Indian railway engineer, epigraphist, and historian

A. B. Walawalkar (27 December 1897 – 23 December 1970) was an Indian railway engineer, epigraphist, and historian. He is regarded as the founder of Konkan Railway. Born on 27 December 1897, he was from the village of Walawal in Kudal Taluka of Sindhudurg District in Maharashtra. He belongs to Naik Maratha Samaj of Sindhudurg.

== Career ==

=== Railway engineering ===
Shri Arjun Balwant Walawalkar joined Central India Railway (presently Western Railway) in its Engineering Drawing Department in 1922. In 1952 he published a booklet on Konkan Railway Project. He delivered seminars and wrote many articles in local and national newspapers about this project. Many people criticized Walawalkar, believing the project was not useful.
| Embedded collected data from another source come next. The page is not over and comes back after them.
--- src/rtl/debouncer_pkg.sv ---
// Shared types and constants for the push-button debouncer front end.
package debouncer_pkg;

  typedef enum logic [1:0] {
    ST_IDLE    = 2'd0,
    ST_CONFIRM = 2'd1,
    ST_HELD    = 2'd2,
    ST_RELEASE = 2'd3
  } btn_state_t;

  localparam int unsigned DEFAULT_DEBOUNCE_CYCLES = 1_000_000;
  localparam int unsigned SYNC_STAGES             = 2;

endpackage

--- src/rtl/button_fsm.sv ---
// One button: 2-flop synchroniser, stability counter and press/release FSM.
// o_confirmed_c strobes for one cycle on the edge a press becomes confirmed.
module button_fsm
  import debouncer_pkg::*;
#(
  parameter int unsigned DEBOUNCE_CYCLES = DEFAULT_DEBOUNCE_CYCLES
) (
  input  logic i_clk,
  input  logic i_reset,
  input  logic i_button,
  output logic o_confirmed_c
);

  localparam int unsigned CNT_W = $clog2(DEBOUNCE_CYCLES + 1);
  // The sample that leaves IDLE/HELD counts as the first stable one,
  // so the count completes when it holds DEBOUNCE_CYCLES-1 prior samples.
  localparam logic [CNT_W-1:0] CNT_LAST = CNT_W'(DEBOUNCE_CYCLES - 1);
  localparam logic [CNT_W-1:0] CNT_ONE  = CNT_W'(1);

  logic [SYNC_STAGES-1:0] r_sync;
  btn_state_t             r_state;
  btn_state_t             w_state_next;
  logic [CNT_W-1:0]       r_cnt;
  logic [CNT_W-1:0]       w_cnt_next;
  logic                   w_synced;

  assign w_synced = r_sync[SYNC_STAGES-1];

  always_ff @(posedge i_clk or posedge i_reset) begin
    if (i_reset) begin
      r_sync  <= '0;
      r_state <= ST_IDLE;
      r_cnt   <= '0;
    end else begin
      r_sync  <= {r_sync[SYNC_STAGES-2:0], i_button};
      r_state <= w_state_next;
      r_cnt   <= w_cnt_next;
    end
  end

  always_comb begin
    w_state_next  = r_state;
    w_cnt_next    = r_cnt;
    o_confirmed_c = 1'b0;
    case (r_state)
      ST_IDLE: begin
        w_cnt_next = '0;
        if (w_synced) begin
          if (CNT_LAST == '0) begin
            w_state_next  = ST_HELD;
            o_confirmed_c = 1'b1;
          end else begin
            w_state_next = ST_CONFIRM;
            w_cnt_next   = CNT_ONE;
          end
        end
      end
      ST_CONFIRM: begin
        if (!w_synced) begin
          w_state_next = ST_IDLE;
          w_cnt_next   = '0;
        end else if (r_cnt == CNT_LAST) begin
          w_state_next  = ST_HELD;
          w_cnt_next    = '0;
          o_confirmed_c = 1'b1;
        end else begin
          w_cnt_next = r_cnt + CNT_ONE;
        end
      end
      ST_HELD: begin
        w_cnt_next = '0;
        if (!w_synced) begin
          if (CNT_LAST == '0) begin
            w_state_next = ST_IDLE;
          end else begin
            w_state_next = ST_RELEASE;
            w_cnt_next   = CNT_ONE;
          end
        end
      end
      ST_RELEASE: begin
        if (w_synced) begin
          w_state_next = ST_HELD;
          w_cnt_next   = '0;
        end else if (r_cnt == CNT_LAST) begin
          w_state_next = ST_IDLE;
          w_cnt_next   = '0;
        end else begin
          w_cnt_next = r_cnt + CNT_ONE;
        end
      end
      default: begin
        w_state_next = ST_IDLE;
        w_cnt_next   = '0;
      end
    endcase
  end

endmodule

--- src/rtl/input_debouncer.sv ---
// Debounces NB_BUTTONS push-buttons into one-hot-or-zero load pulses plus a data word.
// Define INPUT_DEBOUNCER_DATA_SNAPSHOT_EN to latch o_data with each pulse.
module input_debouncer
  import debouncer_pkg::*;
#(
  parameter int unsigned NB_DATA         = 8,
  parameter int unsigned NB_BUTTONS      = 3,
  parameter int unsigned DEBOUNCE_CYCLES = DEFAULT_DEBOUNCE_CYCLES
) (
  input  logic                  i_clk,
  input  logic                  i_reset,
  input  logic [NB_BUTTONS-1:0] i_buttons,
  input  logic [NB_DATA-1:0]    i_switches,
  output logic [NB_BUTTONS-1:0] o_enable,
  output logic [NB_DATA-1:0]    o_data,
  output logic [NB_BUTTONS-1:0] o_pending
);

  logic [NB_BUTTONS-1:0]                w_confirmed;
  logic [NB_BUTTONS-1:0]                w_grant;
  logic [NB_BUTTONS-1:0]                w_pending_next;
  logic [NB_BUTTONS-1:0]                r_pending;
  logic [NB_BUTTONS-1:0]                r_enable;
  logic [SYNC_STAGES-1:0][NB_DATA-1:0] r_sw_sync;

  for (genvar g = 0; g < NB_BUTTONS; g++) begin : g_btn
    button_fsm #(
      .DEBOUNCE_CYCLES(DEBOUNCE_CYCLES)
    ) u_button_fsm (
      .i_clk        (i_clk),
      .i_reset      (i_reset),
      .i_button     (i_buttons[g]),
      .o_confirmed_c(w_confirmed[g])
    );
  end

  // Lowest-index pending bit wins; a fresh confirm re-sets a bit being issued.
  assign w_grant        = r_pending & (~r_pending + NB_BUTTONS'(1));
  assign w_pending_next = (r_pending & ~w_grant) | w_confirmed;

  always_ff @(posedge i_clk or posedge i_reset) begin
    if (i_reset) begin
      r_pending <= '0;
      r_enable  <= '0;
      r_sw_sync <= '0;
    end else begin
      r_pending <= w_pending_next;
      r_enable  <= w_grant;
      r_sw_sync <= {r_sw_sync[SYNC_STAGES-2:0], i_switches};
    end
  end

  assign o_enable  = r_enable;
  assign o_pending = r_pending;

`ifdef INPUT_DEBOUNCER_DATA_SNAPSHOT_EN
  logic [NB_DATA-1:0] r_data;

  // Capture alongside the enable so the word is valid in the pulse cycle.
  always_ff @(posedge i_clk or posedge i_reset) begin
    if (i_reset) begin
      r_data <= '0;
    end else if (|w_grant) begin
      r_data <= r_sw_sync[SYNC_STAGES-1];
    end
  end

  assign o_data = r_data;
`else
  assign o_data = r_sw_sync[SYNC_STAGES-1];
`endif

endmodule

--- config.mk ---
export PLATFORM = sky130hd
export DESIGN_NAME = input_debouncer
export DESIGN_NICKNAME = d
export VERILOG_FILES = /design/src/rtl/debouncer_pkg.sv /design/src/rtl/button_fsm.sv /design/src/rtl/input_debouncer.sv
export SDC_FILE = /design/constraint.sdc
export NUM_CORES = 1
export LEC_CHECK = 0
export BUFFER_PORTS_ARGS = -buffer_cell sky130_fd_sc_hd__clkbuf_2
export CORE_ASPECT_RATIO = 0.6
export CORE_UTILIZATION = 43
export CTS_CLUSTER_DIAMETER = 60
export DETAILED_ROUTE_END_ITERATION = 8
export MAX_ROUTING_LAYER = met4
export SLEW_MARGIN = 15
export SYNTH_ARGS = -nofsm -noshare
export SYNTH_HDL_FRONTEND = slang
export SYNTH_HIERARCHICAL = 1
export SYNTH_SLANG_ARGS = --single-unit
export TNS_END_PERCENT = 10
--- constraint.sdc ---
create_clock -name i_clk -period 3.6 [get_ports i_clk]
set_input_delay 0.18 -clock i_clk [delete_from_list [all_inputs] [get_ports i_clk]]
set_output_delay 0.18 -clock i_clk [all_outputs]
set_load 0.05 [all_outputs]
# Word-level counts from Yosys, hierarchy flattened
# Cells that the tools add are included.
dict set report op_classes {
  mux 48
  reduce_logical 6
  eq_ne 24
  n_addsub 4
  bitwise 5
}
# operator n
set ops {}
lappend ops {{case mux 20 bit (4 select lines)} 3}
lappend ops {{two-way mux 20 bit} 9}
lappend ops {{adder 20 x 1 -> 20 bit, second input constant} 3}
lappend ops {{== test 20 bit, second input constant} 3}
lappend ops {{two-way mux 2 bit} 18}
lappend ops {{case mux 2 bit (4 select lines)} 3}
lappend ops {{two-way mux 1 bit} 15}
lappend ops {{== test 2 bit, second input constant} 6}
lappend ops {{AND reduction 4 bit} 3}
lappend ops {{!= test 3 x 1 -> 1 bit, second input constant} 3}
lappend ops {{!= test 3 bit, second input constant} 3}
lappend ops {{bitwise AND 3 bit} 2}
lappend ops {{== test 2 x 1 -> 1 bit, second input constant} 3}
lappend ops {{zero test 2 bit} 3}
lappend ops {{!= test 2 x 1 -> 1 bit, second input constant} 3}
lappend ops {{!= test 2 bit, second input constant} 3}
lappend ops {{NOT 3 bit} 2}
lappend ops {{adder 3 x 1 -> 3 bit, second input constant} 1}
lappend ops {{OR 3 bit} 1}
dict set report word_totals {
  out_inout_bits 14
  wordCells 100
  register_bits 94
}

# Logic depth before layout (Yosys ltp)
dict set report depth {
  ltp_word 6
  depth_mapped 7
  ltp_nobuf 5
}

# Modules after synthesis
# Netlist, hierarchy kept.
# module instances cells_each seq_area_each_um2 area_each_um2
set by_module_without_submodules {}
lappend by_module_without_submodules {button_fsm 3 114 600.6 1202.4}
lappend by_module_without_submodules {input_debouncer 1 37 550.5 660.6}

# Worst setup path after synthesis
# Ideal clock, no wire load.
dict set report synth_timing {
  path_kind {register -> register}
  startpoint {register g_btn[0].u_button_fsm.r_cnt[11]}
  endpoint {register g_btn[0].u_button_fsm.r_cnt[11]}
  path_slack_ps 1937
  t_arrival_ps 1544
  setup_ps 118
  stages_incl_launch_ff 7
  path_buffers 2
  required_time_ps 3482
  path_cell_list {dfrtp_1 -> or4_1 -> nor2_1 -> a211o_1 -> buf_4 -> buf_6 -> nor2_1}
}
dict set report synth_via {
  elab_chain_cells 4
}
# element line
set synth_lines {}
lappend synth_lines {{start, declared} button_fsm.sv:23} ;# logic [CNT_W-1:0] r_cnt;
lappend synth_lines {{start signal, assigned} button_fsm.sv:37} ;# r_cnt <= w_cnt_next;
lappend synth_lines {{adder 20 x 1 -> 20 bit or == test 20 bit (tied branches)} n/a}
lappend synth_lines {{two-way mux 20 bit (*)} {button_fsm.sv:62, button_fsm.sv:85}}
lappend synth_lines {{two-way mux 20 bit (on tied branches)} {button_fsm.sv:82, button_fsm.sv:59}}
lappend synth_lines {{case mux 20 bit (4 select lines) (*)} button_fsm.sv:45} ;# case (r_state)
lappend synth_lines {{named net g_btn[0].u_button_fsm.w_cnt_next[11]} button_fsm.sv:24} ;# logic [CNT_W-1:0] w_cnt_next;
# The timed path passes the listed nets; every way through them passes the cells marked *.
# A chain may end at the register's enable or synchronous reset.

# Final worst setup path
dict set report layout_timing {
  startpoint {register g_btn[1].u_button_fsm.r_cnt[2]}
  endpoint {register g_btn[1].u_button_fsm.r_cnt[7]}
}
dict set report layout_via {
  elab_chain_cells 4
}
# element line
set layout_lines {}
lappend layout_lines {{start, declared} button_fsm.sv:23}
lappend layout_lines {{start signal, assigned} button_fsm.sv:37}
lappend layout_lines {{adder 20 x 1 -> 20 bit or == test 20 bit (tied branches)} n/a}
lappend layout_lines {{two-way mux 20 bit (*)} {button_fsm.sv:62, button_fsm.sv:85}}
lappend layout_lines {{two-way mux 20 bit (on tied branches)} {button_fsm.sv:82, button_fsm.sv:59}}
lappend layout_lines {{case mux 20 bit (4 select lines) (*)} button_fsm.sv:45}
lappend layout_lines {{named net g_btn[1].u_button_fsm.w_cnt_next[7]} button_fsm.sv:24}
# Marks and branches as above.

==> out/metrics.csv <==
metric,value,unit
CP peak stage delay,0.57,ns
"Req. time, crit path",3.80,ns
cell-by-cell trace of the critical path,and4_1 -> and4_4 -> a211o_1 -> nor2_1,
Final TNS setup,0,ns
initial core utilization,45.44,%
port bufs,26,
slew margin rel.,36.50,%
multi-input logic area,1687,um^2
Yosys top cell area share,55.12,%
FP Rows,27,
area grow syn2layout,12.20,%
antenna diode count,0,
Slew @ Worst Pin,0.9514,ns
largest cells by area after synthesis,"dfrtp_1 (55%), xor2_1 (6.2%), nand3_1 (3.5%), nor2_1 (3.4%), buf_4 (2.6%)",
final worst path period share,56.79,%
Root Driver,clkbuf_16,
CP Launch Type,flop,
cells after synthesis,379,
crit path buf inv count,0,
"antenna viol nets, final",0,
DRT iter0 DRCs,231,
leakage power,2.134,nW
register area share after synthesis,55.12,%
post-route minimum period,2.044,ns
clock-pin transition on the worst setup and hold timing paths,0.07,ns
crit end category,flop,
HP Class,in2async,
Pins Over Slew Limit,0,
critical path class,reg2reg,
Clock Sinks,94,
chip height,79.17,um
status,finished clean,
slowest CP cell,a211o_1,
Synth area leader,dfrtp_1,
CTS max path bufs,2,
"Cell Area, Synth",4268,um^2
Reg area,2352,um^2
Yosys Warn Count,6,
Vias per Instance,5.203,
DRC Markers,0,
RSZ-0062 raised after global routing,no,
dpl hpwl,5.127,mm
vias in the first global route,2804,
Max Freq,489.1,MHz
"Distinct cells, synth",35,
CP arrival,2.24,ns
total power,2.106,mW
Via Count,2815,
clock skew,0.01079,ns
"Avg Cell Area, Syn",11.26,um^2
Final Wtd Congestion,0.7528,
"delay-heaviest family, CP",simple AND/OR/NAND/NOR gates,
fillcell total,879,
global route overflow,0,
Die ar.,10340,um^2
boundary pin count,27,
cts bufs inserted,9,
WL final,7.709,mm
H-Tree Depth,3,
total track usage,17.84,%
Wirelength per Cell,14.25,um
ratio of cells with drive above 1 in the final layout,17.27,%
MaxCap Viol Count,0,
Power Density,439.8,nW/um^2
Synth Register Bits,94,
Skew-Pair Late Insertion Delay,0.34,ns
Peak VDD IR,0.0002351,V
pin count of the biggest net entering global routing,25,
Final Hold Vio Count,0,
Die X-Extent,130.6,um
Core ar.,9392,um^2
reg2reg setup slack,1.56,ns
antenna violations before repair,0,
drt pass-1 iters,4,
cts repair resizes,0,
Nets,422,
CP max FO,19,
CTS tree,yes,
Final Setup Violations,0,
Syn Nets,395,
first-pass GRT wire length,13.92,mm
[final timing paths]
path                                                startpoint                         endpoint  cells past startpoint
worst min register to register                    r_sw_sync[2]                        o_data[2]                      0
worst min-delay path                                   i_reset                     o_pending[1]                      2
worst max-delay path            g_btn[1].u_button_fsm/r_cnt[2]   g_btn[1].u_button_fsm/r_cnt[7]                      4
min in group i_clk                                r_sw_sync[2]                        o_data[2]                      0
worst max register to register  g_btn[1].u_button_fsm/r_cnt[2]   g_btn[1].u_button_fsm/r_cnt[7]                      4
max in group asynchronous                              i_reset  g_btn[2].u_button_fsm/r_cnt[16]                      2
[flip-flops by register name, indices dropped and copies added, names as in the netlist, named ones only]
register                    flops
g_btn.u_button_fsm/r_cnt       60
o_data                          8
g_btn.u_button_fsm/r_state      3
g_btn.u_button_fsm/r_sync       6
r_sw_sync                       8
o_pending                       3
o_enable                        3
[where the power goes]
part | internal (mW) | total [mW] | switching (mW)
clock network | 0.490 | 0.938 | 0.447
logic | 0.0238 | 0.0833 | 0.0595
registers | 1.07 | 1.09 | 0.0113
[through the flow]
stage	area, um^2	util, %	hold slack (ns)	std cells	setup slack, ns
after CTS	4788	50.99	0.03027	541	1.537
after detailed placement	4380	46.64	0.2897	514	1.539
after global routing	4788	50.99	0.08130	541	1.385
final	4788	50.99	0.009266	541	1.556
after global placement	4380	46.64	0.2886	514	1.611
after floorplan	4268	-	0.1692	379	1.937
[cells in the mapped netlist]
cell type   n
nor2b_1     1
and3_1     12
buf_4      15
or4_1      15
nand4_4     3
a211o_1     3
nor3b_1     3
a21oi_1    15
nand2_2     3
nand2b_1    1
and4_1      3
dfrtp_1    94
nor2_1     39
nand3_1    30
nand4_1     9
nor3b_2     1
o21ai_0     9
a31oi_1     3
xnor2_1     6
a21o_2      1
ha_1        3
a21oi_2     6
mux2_1      3
xor2_1     30
or4_4       6
and2_1      3
buf_6       6
o21ai_1     1
a21boi_0    3
or3_1       6
o31ai_1    12
and3_2      3
nand2_1    12
and4_4      6
inv_1      13
[final cells by class]
| cell class | count | area share (%) |
|---|---|---|
| clock inverters | 7 | 1.516 |
| flip-flops and latches | 94 | 49.12 |
| multi-input cells | 251 | 35.22 |
| inverters | 13 | 1.019 |
| clock buffers | 9 | 4.703 |
| repair buffers | 37 | 5.017 |
| well taps | 130 | 3.397 |
[metal layers]
layer / GRT usage [%] / part of all wire (%)
met1: 26.63 / 56
met2: 23.07 / 40
met3: 4.987 / 3.7
met4: 5.172 / 0.52
met5: - / 0
[layout by cell type, fill, tap and decap left out, drive strengths merged]
cell | netlist | routed
nand3 | 30 | 30
nor2 | 39 | 39
nor3b | 4 | 4
inv | 13 | 17
a31oi | 3 | 3
nor2b | 1 | 1
dfrtp | 94 | 94
or3 | 6 | 6
dlygate4sd3 | 0 | 11
a21o | 1 | 1
a211o | 3 | 3
and4 | 9 | 9
a21oi | 21 | 21
a21boi | 3 | 3
mux2 | 3 | 3
or4 | 21 | 21
xor2 | 30 | 30
nand4 | 12 | 12
xnor2 | 6 | 6
nand2b | 1 | 1
and2 | 3 | 3
o21ai | 10 | 10
clkinvlp | 0 | 1
and3 | 15 | 15
nand2 | 15 | 15
clkinv | 0 | 2
o31ai | 12 | 12
ha | 3 | 3
clkbuf | 0 | 35
[kinds of logic (layout without fill, tap and decap cells)]
| logic type | count (synthesis) | after routing | share of synthesized area (%) |
|---|---|---|---|
| AND/OR/NAND/NOR | 156 | 156 | 22.40 |
| flip-flops | 94 | 94 | 55.12 |
| AO/OA/AOI/OAI | 53 | 53 | 8.062 |
| XOR/XNOR | 36 | 36 | 7.388 |
| buffers and inverters | 34 | 66 | 5.365 |
| adder cells (fa/ha/maj) | 3 | 3 | 0.8796 |
| multiplexers | 3 | 3 | 0.7915 |
[what timing repair did]
action                    4_1_cts  5_1_grt
hold buffers                   11        0
setup buffers                   0        0
hold endpoints to repair       11        0
Power figures use the tool's default switching activity.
=== Indian epigraphy and history ===
Besides his public career, he was an eminent epigraphist. He studied the Brahmi epigraphy in ancient India. He tried to decipher the Indus script. He suggested a theory of development of the Indian epigraphic system according to the Maheshwara Sutras. He also proposed that the Indus script is akin to the Assyrian cuneiform & both have developed from an ancient Indic script, which he called 'Pre-Ashokan Brahmi'.
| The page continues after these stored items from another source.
File: src/rtl/demux_pkg.sv
// Shared types and constants for the 1-to-2 stream demultiplexer.
// Channel index type, default data width and statistics counter width.
package demux_pkg;

    localparam int DEMUX_WIDTH = 32;
    localparam int CNT_W       = 16;

    typedef logic ch_t;

    localparam ch_t CH0 = 1'b0;
    localparam ch_t CH1 = 1'b1;

endpackage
He also studied medieval inscriptions in South Konkan & proposed new theories about the history and origin of the Sawant rulers of Sawantwadi. He theorized that Mang Sawant described in an inscription at Mathgaon (located in Vengurla Taluka), was an earlier ruler of Kudal region and ancestor of the Kshatriya Sawant family, who migrated to South Konkan after the fall of the Shilaharas.